Improving marine viral metagenomics through long read sequencing

Abstract

As arch manipulators of their host communities’, marine phages (viruses of bacteria) are key players in global biogeochemical cycles. Phage-mediated host lysis is a critical component of nutrient cycles and structures host communities. Horizontal gene transfer and co-evolution alter host-substrate interactions. Phages even ‘hijack’ their hosts, modifying host function to maximise virus production, or to improve host fitness for survival of the infected cell. Unfortunately investigation of marine viruses is hampered by the low proportion of hosts in culture and the resulting dearth of model host-virus systems. As phages lack a universal marker gene for PCR-based survey, metagenomic approaches have become the standard approach for assessments of viral community structure. However, viral ‘populations’ (equivalent: species) which are highly microdiverse (i.e. diverse at single nucleotide level) and/or replete with hypervariable regions (i.e. extremely variable regions within viral populations) fail to assemble from short-read metagenomic datasets.
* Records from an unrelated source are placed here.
**src/rtl/tt_um_uart_tx.sv**
```systemverilog
// UART transmitter (8 data bits, optional even parity, 1 stop bit) wrapped in the
// TinyTapeout user-module pinout. A tx_valid/tx_ready handshake loads one byte per frame.
module tt_um_uart_tx #(
    parameter int unsigned CLKS_PER_BIT = 16,
    parameter int unsigned PARITY_EN    = 0
) (
    input  logic       clk,
    input  logic       rst_n,
    input  logic       ena,
    input  logic [7:0] ui_in,
    input  logic [7:0] uio_in,
    output logic [7:0] uo_out,
    output logic [7:0] uio_out,
    output logic [7:0] uio_oe
);

    localparam int unsigned      CNT_W    = (CLKS_PER_BIT > 1) ? $clog2(CLKS_PER_BIT) : 1;
    localparam logic [CNT_W-1:0] CNT_LAST = CNT_W'(CLKS_PER_BIT - 1);

    typedef enum logic [2:0] {
        S_IDLE,
        S_START,
        S_DATA,
        S_PARITY,
        S_STOP
    } state_t;

    state_t           r_state;
    state_t           w_state_next;
    logic [CNT_W-1:0] r_cnt;
    logic [CNT_W-1:0] w_cnt_next;
    logic [2:0]       r_bit_idx;
    logic [2:0]       w_bit_idx_next;
    logic [7:0]       r_shift;
    logic             r_txd;
    logic             w_txd_next;
    logic             r_done;
    logic             w_done_next;
    logic             w_tx_valid;
    logic             w_tx_ready;
    logic             w_handshake;
    logic             w_bit_end;
    logic             w_unused;

    assign w_tx_valid  = uio_in[0];
    assign w_tx_ready  = (r_state == S_IDLE);
    assign w_handshake = w_tx_valid && w_tx_ready;
    assign w_bit_end   = (r_cnt == CNT_LAST);
    assign w_unused    = &{1'b0, ena, uio_in[7:1]};

    // NOTE: sequential state is updated with non-blocking assignments only, so every
    // register sees the pre-edge values of the others regardless of statement order.
    always_ff @(posedge clk or negedge rst_n) begin
        if (!rst_n) begin
            r_state   <= S_IDLE;
            r_cnt     <= '0;
            r_bit_idx <= '0;
            r_shift   <= '0;
            r_txd     <= 1'b1;
            r_done    <= 1'b0;
        end else begin
            r_state   <= w_state_next;
            r_cnt     <= w_cnt_next;
            r_bit_idx <= w_bit_idx_next;
            r_txd     <= w_txd_next;
            r_done    <= w_done_next;
            if (w_handshake) begin
                r_shift <= ui_in;
            end
        end
    end

    // NOTE: every always_comb output gets a default first, so no path leaves it
    // unassigned and no latch is inferred.
    always_comb begin
        w_state_next   = r_state;
        w_bit_idx_next = r_bit_idx;
        w_cnt_next     = w_bit_end ? '0 : r_cnt + CNT_W'(1);
        unique case (r_state)
            S_IDLE: begin
                w_cnt_next = '0;
                if (w_tx_valid) begin
                    w_state_next = S_START;
                end
            end
            S_START: begin
                if (w_bit_end) begin
                    w_state_next   = S_DATA;
                    w_bit_idx_next = '0;
                end
            end
            S_DATA: begin
                if (w_bit_end) begin
                    if (r_bit_idx == 3'd7) begin
                        w_state_next = (PARITY_EN != 0) ? S_PARITY : S_STOP;
                    end else begin
                        w_bit_idx_next = r_bit_idx + 3'd1;
                    end
                end
            end
            S_PARITY: begin
                if (w_bit_end) begin
                    w_state_next = S_STOP;
                end
            end
            S_STOP: begin
                if (w_bit_end) begin
                    w_state_next = S_IDLE;
                end
            end
            default: w_state_next = S_IDLE;
        endcase
    end

    // txd is registered from the next state so the line level lines up with the state.
    always_comb begin
        w_txd_next  = 1'b1;
        w_done_next = (r_state == S_STOP) && w_bit_end;
        unique case (w_state_next)
            S_IDLE:   w_txd_next = 1'b1;
            S_START:  w_txd_next = 1'b0;
            S_DATA:   w_txd_next = r_shift[w_bit_idx_next];
            S_PARITY: w_txd_next = ^r_shift;
            S_STOP:   w_txd_next = 1'b1;
            default:  w_txd_next = 1'b1;
        endcase

        uo_out  = {5'b0, r_done, ~w_tx_ready, r_txd};
        uio_out = {6'b0, w_tx_ready, 1'b0};
        uio_oe  = 8'b1111_1110;
    end

endmodule

```
**config.mk**
```make
export PLATFORM = sky130hd
export DESIGN_NAME = tt_um_uart_tx
export DESIGN_NICKNAME = d
export VERILOG_FILES = /design/src/rtl/tt_um_uart_tx.sv
export SDC_FILE = /design/constraint.sdc
export NUM_CORES = 1
export LEC_CHECK = 0
export CAP_MARGIN = 15
export CORE_ASPECT_RATIO = 1.2
export CORE_MARGIN = 2
export CORE_UTILIZATION = 40
export DETAILED_ROUTE_END_ITERATION = 12
export HOLD_SLACK_MARGIN = 0.03
export PLACE_DENSITY = 0.73
export SETUP_SLACK_MARGIN = 0.15
export SYNTH_ARGS = -nofsm -noshare
export SYNTH_HDL_FRONTEND = slang
export SYNTH_SLANG_ARGS = --single-unit
```
**constraint.sdc**
```tcl
create_clock -name clk -period 6.4 [get_ports clk]
set_input_delay 1.28 -clock clk [delete_from_list [all_inputs] [get_ports clk]]
set_output_delay 1.28 -clock clk [all_outputs]
set_load 0.05 [all_outputs]
```
# After elaboration in Yosys (flattened, before gate mapping)
# Index checks and enable logic that the tools add are counted.
# totals
register_bits,20
latchBits,0
mem_bits_rw,0
rom_bits,0
out_inout_bits,24
word_cells,39
n_memories,0
# classes
add_sub_neg,2
n_mul,0
div,0
order_cmp,1
n_eq_ne,9
shifts,0
muxes,16
n_bitwise,1
reduce_logical,4
# ops
op,count
3-bit 2-to-1 mux,9
3-bit one-hot mux with 5 select lines,1
3-bit by 2-bit == test with 1-bit output (second input constant),4
4-bit 2-to-1 mux,2
8-bit XOR reduction,1
3-bit by 1-bit == test with 1-bit output (second input constant),2
3-bit == test (second input constant),2
3-bit one-hot mux with 2 select lines,1
4-bit by 1-bit adder with 4-bit output (second input constant),1
4-bit == test (second input constant),1
3-bit by 4-bit less-than comparator with 1-bit output (second input constant),1
3-bit by 1-bit adder with 3-bit output (second input constant),1
1-bit binary-select mux with 3-bit select,1
3-bit logical NOT,1
1-bit one-hot mux with 3 select lines,1
1-bit logical AND,2
1-bit 2-to-1 mux,1
1-bit inverter,1

# Longest topological paths before layout
# depth
word_depth,7
mapped_depth,8

# Worst setup path before layout
# No wires, ideal clock.
# synth_timing
path_kind,register -> output
start,register r_state[0]
end,output uo_out[1]
arrival_ns,1.306
required_ns,5.120
setup_slack_ns,3.814
stages_incl_launch_ff,4
path_buffers,1
cell_sequence,dfrtp_1 -> buf_2 -> nor3_1 -> inv_1
# synth_via
elab_chain_cells,2
# synth_lines
element,line,text
from (decl),28,state_t r_state;
from (signal assigned),62,r_state <= w_state_next;
3-bit logical NOT,46,assign w_tx_ready = (r_state == S_IDLE);
named net w_tx_ready,40,logic w_tx_ready;
1-bit inverter,128,"uo_out = {5'b0, r_done, ~w_tx_ready, r_txd};"
to (decl),12,"output logic [7:0] uo_out,"
# The timed path passes the listed nets, and every way through them passes these cells.

# Final worst setup path
# layout_timing
start,register r_state[1]
end,output uio_out[1]
# layout_via
elab_chain_cells,1
# layout_lines
element,line,text
3-bit logical NOT,46,
to (decl),13,"output logic [7:0] uio_out,"
# No other way between the ends.

==> run_results.csv <==
group,metric,value,unit
pwr,worst_ir_drop_vdd,0.3063,mV
yosys,synthDistinctLibCells,41,
clock_tree,h-tree-depth,1,
sta,finalSetupViolations,0,
detailed_routing,wl_met1,879,um
cells_and_area,fillCellCount,314,
detailed_routing,drt-initial-drc-count,20,
yosys,avgSynthCellArea,10.05,um2
yosys,synth_top_area_share,0.3612,
global_routing,grt_max_degree,21,
floorplan,core,3110,um2
status,status,"completed",
job,drv_cap,0,
cells_and_area,final_nets,159,
detailed_routing,vias,902,
yosys,synth_area,1316,um2
clock_tree,cts_sinks,20,
clock_tree,cts_tree,"yes",
global_routing,overflow,0,
global_routing,grt_pass1_wl,3677,um
detailed_routing,ant_nets,0,
detailed_routing,via_per_inst,5.214,
floorplan,die_x,56.37,um
worst_hold_path,hold_path.class,"flip-flop to flip-flop",
clock_tree,clock_path_buffers,2,
clock_tree,holdBufCountCts,0,
yosys,synthArstFlopShare,1.000,
yosys,yosysSeqAreaShare,0.3812,
clock_tree,cts_setup_buffers,0,
critical_path,crit_arrival,2.34,ns
yosys,synthTopCellsByArea,"dfrtp_1 (36%), buf_4 (13%), mux2_2 (6.8%), xnor2_1 (5.3%), mux2i_1 (3.8%)",
cells_and_area,final_common_cell,"conb_1",
pwr,power_density,484.9,nW/um2
sta,hold_viol_final,0,
critical_path,cp-start-kind,"flip-flop",
cells_and_area,multi_input_area,634.4,um2
yosys,ys_warn_count,0,
clock_tree,cts-root-buf,"clkbuf_4",
placement,numPortBuffers,14,
floorplan,placement_rows,22,
global_routing,grt_pass1_vias,830,
global_routing,grt_use_total,0.1302,
sta,worst_slew_pin_slew,0.8718,ns
sta,rsz0062_at_grt,"no",
sta,fin_crit_sh,0.5657,
critical_path,crit_fanout,11,
clock_tree,clock_latency,0.30,ns
global_routing,antenna_found_initial,0,
sta,worst_slack,2.780,ns
detailed_routing,highest_layer,"met4",
sta,tns,0,ns
placement,gp_congestion,0.8783,
cells_and_area,area_delta_synth_final,4.848,%
floorplan,die_h,66.84,um
sta,fmax,276.2,MHz
floorplan,ios,43,
detailed_routing,drt_wl_total,2212,um
detailed_routing,first_pass_iters,4,
yosys,synthFlopType,"dfrtp_1",
sta,slew_headroom,0.4170,
floorplan,start_util,0.4232,
sta,hold_slack,0.4929,ns
detailed_routing,drc,0,
cells_and_area,final_cell_mix,"conb_1 (20), dfrtp_1 (19), clkdlybuf4s50_1 (14), xnor2_1 (8), mux2_2 (8)",
clock_tree,cts_buffers,3,
yosys,synth_area_leader_cell,"dfrtp_1",
critical_path,critical_path_class,"flip-flop to output port",
yosys,synth_seq_cells,20,
placement,dp_hpwl,1717,um
cells_and_area,regArea,501.7,um2
critical_path,required,5.12,ns
cells_and_area,drive_above_1_share,0.1460,
yosys,netlist_instances,131,
pwr,power_leakage,0.6075,nW
clock_tree,cts_resized,0,
detailed_routing,wire_per_inst,12.79,um
detailed_routing,wl_met3,113,um
critical_path,end_kind,"output port",
floorplan,die-area,3767,um2
sta,finClkSkew,0.002819,ns
detailed_routing,wl_met2,1181,um
yosys,synth_edf_count,0,
cells_and_area,n_antenna_cell,0,
clock_tree,path_clk_slew,0.11,ns
placement,pre_cts_ws,3.107,ns
sta,slew_viol_final,0,
sta,period_minus_slack,3.620,ns
## logic make-up after synthesis
family | share of synthesized area
buffers and inverters | 0.1882
flip-flops | 0.3812
AO/OA/AOI/OAI | 0.1198
multiplexers | 0.1065
AND/OR/NAND/NOR | 0.1198
XOR/XNOR | 0.05989
other | 0.005706
adder cells (fa/ha/maj) | 0.01901
## cells in the mapped netlist (all sizes together) (2+ instances only)
| master | n |
|---|---|
| and3 | 3 |
| inv | 6 |
| a21oi | 4 |
| xnor2 | 8 |
| nand3 | 2 |
| nand2 | 4 |
| mux2 | 8 |
| mux2i | 5 |
| a22oi | 2 |
| buf | 29 |
| o21ai | 3 |
| o22ai | 2 |
| nor2 | 4 |
| a31oi | 2 |
| ha | 2 |
| dfrtp | 19 |
| o41ai | 2 |
| or3 | 2 |
| nor2b | 2 |
| nor3 | 4 |
| conb | 2 |
## registers in the layout, indices dropped and copies added (netlist names)
signal and count:
r_shift 8, r_state 3, r_cnt 4, r_bit_idx 3, r_done 1, r_txd 1
## layer usage
layer  up-vias  GRT usage
li1        417          -
met1       439     0.1404
met2        39     0.2485
met3         7    0.02330
met4         0    0.05357
met5         -          0
## critical path, stage by stage, from the launching register on
cell and delay (ns):
dfrtp_1 0.51, nor3_1 0.58, clkdlybuf4s50_1 0.94
## per-stage QoR
stage          std cells  cell area, um2    util  power [mW]
3_5_place_dp         169            1344  0.4320      0.6002
2_1_floorplan        149            1384       -      0.5585
4_1_cts              173            1380  0.4437      0.6729
6_report             173            1380  0.4437      0.6693
5_1_grt              173            1380  0.4437      0.7206
3_3_place_gp         169            1344  0.4320      0.5842
## final cells by class
cell class,count,share of cell area
Multi-Input combinational cell,93,0.4597
Sequential cell,20,0.3636
Timing Repair Buffer,14,0.1015
Tap cell,36,0.03264
Clock buffer,4,0.02629
Inverter,6,0.01632
## where the power goes
part | switching, mW | leakage, nW | internal [mW]
logic | 0.182 | 0.340 | 0.173
registers | 0.0587 | 0.247 | 0.182
clock network | 0.0391 | 0.0210 | 0.0347
total | 0.280 | 0.607 | 0.389
## path summary, 6_finish.rpt
check / from / slack, ns / to / depth (start not counted)
setup reg to reg: r_cnt[0] / 4.01 / r_txd / 7
setup / recovery: r_state[1] / 2.78 / uio_out[1] / 2
hold reg to reg: r_cnt[0] / 0.49 / r_cnt[0] / 1
max in group asynchronous: rst_n / 4.41 / r_cnt[2] / 1
hold / removal: r_cnt[0] / 0.49 / r_cnt[0] / 1
min in group asynchronous: rst_n / 1.46 / r_shift[6] / 1
Power figures use the tool's default switching activity.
The central aim of this thesis was to leverage long-read sequencing technology for better characterisation of marine viral community diversity and structure. Here, I present ‘VirION’ (Viral, long-read metagenomics via MinION sequencing), a hybrid, short- and long-read sequencing and informatics workflow. After validation with mock viral communities, VirION was applied to both coastal (Western English Channel) and Open Ocean (Sargasso Sea) samples. The results here show that VirION captured: I). Many globally abundant and ubiquitous viruses missing from short-read metagenomic assemblies; II) Viral genomes that were more microdiverse and hypervariable-region rich than those in short-read assemblies; III) Hypervariable regions containing niche-defining genes of host origin, plus genes likely involved in host-virus interactions and host-hijacking; IV) Single-virus resolution in variations of viral hypervariable regions. Although this approach did not improve host-prediction, the identification of many previously ‘invisible’ viruses, including their host-virus interaction hotspots, improved characterisation of marine dsDNA phage communities, and should be used to guide future investigations of viral ecosystem function. Further development of VirION for the capture of cell-associated-, ssDNA and RNA viruses could provide a powerful tool for environmental monitoring whose scope goes beyond marine systems.